On the Sample Complexity and Optimization Landscape for Quadratic Feasibility Problems
This work addresses a fundamental problem in signal processing with applications in areas like power systems and crystallography, providing theoretical guarantees for recovery and optimization, though it is incremental in building on existing phase retrieval research.
The paper tackles the quadratic feasibility problem, which includes phase retrieval, by establishing identifiability conditions and proving isometry properties for Gaussian-sampled Hermitian matrices, and shows that gradient algorithms can converge to globally optimal points with high probability under certain sample complexity requirements.

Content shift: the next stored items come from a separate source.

From an optimization exercise on the open Yosys and OpenROAD flow, aimed at a short achievable clock period and few clock cycles; shortcuts taken in it are not production practice.
Where RTL was checked, it was by simulation tests only, not by an equivalence proof against the original.
No activity file was given, so power comes from the tool's default toggle rates.

Design Mips, start of the top module:
module Mips(
	input clk,
	input rst,
	output[31:0] imem_addr,
	input[31:0] imem_data,
	output[17:0] SRAM_ADDR,
	output[15:0] SRAM_WDATA,
	input[15:0] SRAM_RDATA,
	output SRAM_WE_N
);
==> flow/config.mk <==
export PLATFORM = sky130hd
export DESIGN_NAME = Mips
export DESIGN_NICKNAME = Mips
export VERILOG_FILES = /design/flow/design.v
export SDC_FILE = /design/flow/constraint.sdc
export NUM_CORES = 8
export LEC_CHECK = 0
export CAP_MARGIN = 20
export CORE_MARGIN = 2
export CORE_UTILIZATION = 40
export SLEW_MARGIN = 40
==> flow/constraint.sdc <==
create_clock -name core_clock -period 15.0 [get_ports {clk}]
set_input_delay 3.0000 -clock core_clock [delete_from_list [all_inputs] [get_ports {clk}]]
set_output_delay 3.0000 -clock core_clock [all_outputs]
set_load 0.01 [all_outputs]
standard.sh (not shown) runs the stock make flow with config.mk's settings and CLKGATE_MAP_FILE= SYNTH_SCRIPT=/design/flow/synth_recipe.tcl, a recipe that flattens the netlist after the stock synthesis.
==> flow/flow/run.sh <==
#!/bin/bash
# Standard ORFS layout (the standard.sh), with timing repair aimed well
# below the 15 ns clock: repair_timing keeps working until the setup slack
# reaches SETUP_SLACK_MARGIN (10.8 ns below the 15 ns clock).
export SETUP_SLACK_MARGIN=10.8
bash standard.sh > standard.log 2>&1
Change:
==> flow/flow/run.sh (replaced) <==
#!/bin/bash
# Standard ORFS layout (the standard.sh) with two changes to timing repair:
#  - repair_timing keeps working until the setup slack reaches
#    SETUP_SLACK_MARGIN (10.6 ns below the 15 ns clock);
#  - resizing may pick any drive strength of a cell, not only one of the
#    same width (MATCH_CELL_FOOTPRINT=0; the platform default is 1).
export SETUP_SLACK_MARGIN=10.6
bash standard.sh MATCH_CELL_FOOTPRINT=0 finish > standard.log 2>&1
After rerunning: Final area drops by 1.9%; via count drops by 1.4%; total power drops by 2.2%; count of clock-buffer cells in the layout drops by 8; first-iteration DRC count drops by 3.4%; synthesized cell count does not change; core utilization drops by 0.91 points; routed wire length drops by 1.9%; worst setup slack is better by 0.23 ns; area after synthesis stays the same.
No functional check of the RTL was part of any run of this note.

Another version of the RTL of Mips (not shown whole).
For scale: ~13000 cells after synthesis, ~4000 flip-flops, about 120 I/O pins, ~0.19 mm² of cells after synthesis.
export LEC_CHECK = 0
export CAP_MARGIN = 20
export CORE_MARGIN = 2
export CORE_UTILIZATION = 40
export SLEW_MARGIN = 40
create_clock -name core_clock -period 15.0 [get_ports {clk}]
==> flow/flow/run.sh <==
#!/bin/bash
# Standard ORFS layout (the standard.sh), with timing repair aimed well
# below the 15 ns clock: repair_timing keeps working until the setup slack
# reaches SETUP_SLACK_MARGIN (10.8 ns below the 15 ns clock).
export SETUP_SLACK_MARGIN=10.8
bash standard.sh > standard.log 2>&1
Testbench counts at the start, summed over its fixed seeds: cycles 63,511.
Next try:
Settings changed: CTS_CLUSTER_DIAMETER set to 60, CTS_CLUSTER_SIZE set to 24.
Final cell count goes down by 0.52%. Synthesized cell count is unchanged. Clock skew goes down by 0.044 ns. Power goes down by 2.9%. Setup slack is worse by 0.19 ns. Critical path depth goes up by 6. Via count is about the same.
Next try:
--- a/flow/flow/run.sh
+++ b/flow/flow/run.sh
@@ -4,2 +4,2 @@
-# reaches SETUP_SLACK_MARGIN (10.8 ns below the 15 ns clock).
-export SETUP_SLACK_MARGIN=10.8
+# reaches SETUP_SLACK_MARGIN (10.6 ns below the 15 ns clock).
+export SETUP_SLACK_MARGIN=10.6
Settings changed: CTS_CLUSTER_DIAMETER 60 to not set, CTS_CLUSTER_SIZE 24 to not set.
=> Critical path depth came out lower by 3. Utilization came out lower by 0.30 points. Via count came out lower by 1.2%. Die area stays the same. Cell count barely changes. Hold slack is better by 0.0044 ns. Combinational power came out lower by 4.9%. Final area came out lower by 0.61%. Non-clock buffer count came out lower by 160. Total power came out higher by 2.1%.

== run 1 ==
Mips, a different RTL version from the one above (not shown whole).
Size in the first run: about 14000 cells after synthesis, ~4300 flip-flops.
Settings: LEC_CHECK=0, CAP_MARGIN=20, CORE_MARGIN=2, CORE_UTILIZATION=40, SLEW_MARGIN=40; clock period 15.0 ns.
==> flow/flow/run.sh <==
#!/bin/bash
# Standard ORFS layout (the standard.sh), with timing repair aimed well
# below the 15 ns clock: repair_timing keeps working until the setup slack
# reaches SETUP_SLACK_MARGIN (10.75 ns below the 15 ns clock).
export SETUP_SLACK_MARGIN=10.75
bash standard.sh > standard.log 2>&1
Testbench counts of run 1, summed over its fixed seeds: cycles 62,410.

We consider the problem of recovering a complex vector $\mathbf{x}\in \mathbb{C}^n$ from $m$ quadratic measurements $\{\langle A_i\mathbf{x}, \mathbf{x}\rangle\}_{i=1}^m$. This problem, known as quadratic feasibility, encompasses the well known phase retrieval problem and has applications in a wide range of important areas including power system state estimation and x-ray crystallography. In general, not only is the the quadratic feasibility problem NP-hard to solve, but it may in fact be unidentifiable. In this paper, we establish conditions under which this problem becomes {identifiable}, and further prove isometry properties in the case when the matrices $\{A_i\}_{i=1}^m$ are Hermitian matrices sampled from a complex Gaussian distribution. Moreover, we explore a nonconvex {optimization} formulation of this problem, and establish salient features of the associated optimization landscape that enables gradient algorithms with an arbitrary initialization to converge to a \emph{globally optimal} point with a high probability. Our results also reveal sample complexity requirements for successfully identifying a feasible solution in these contexts.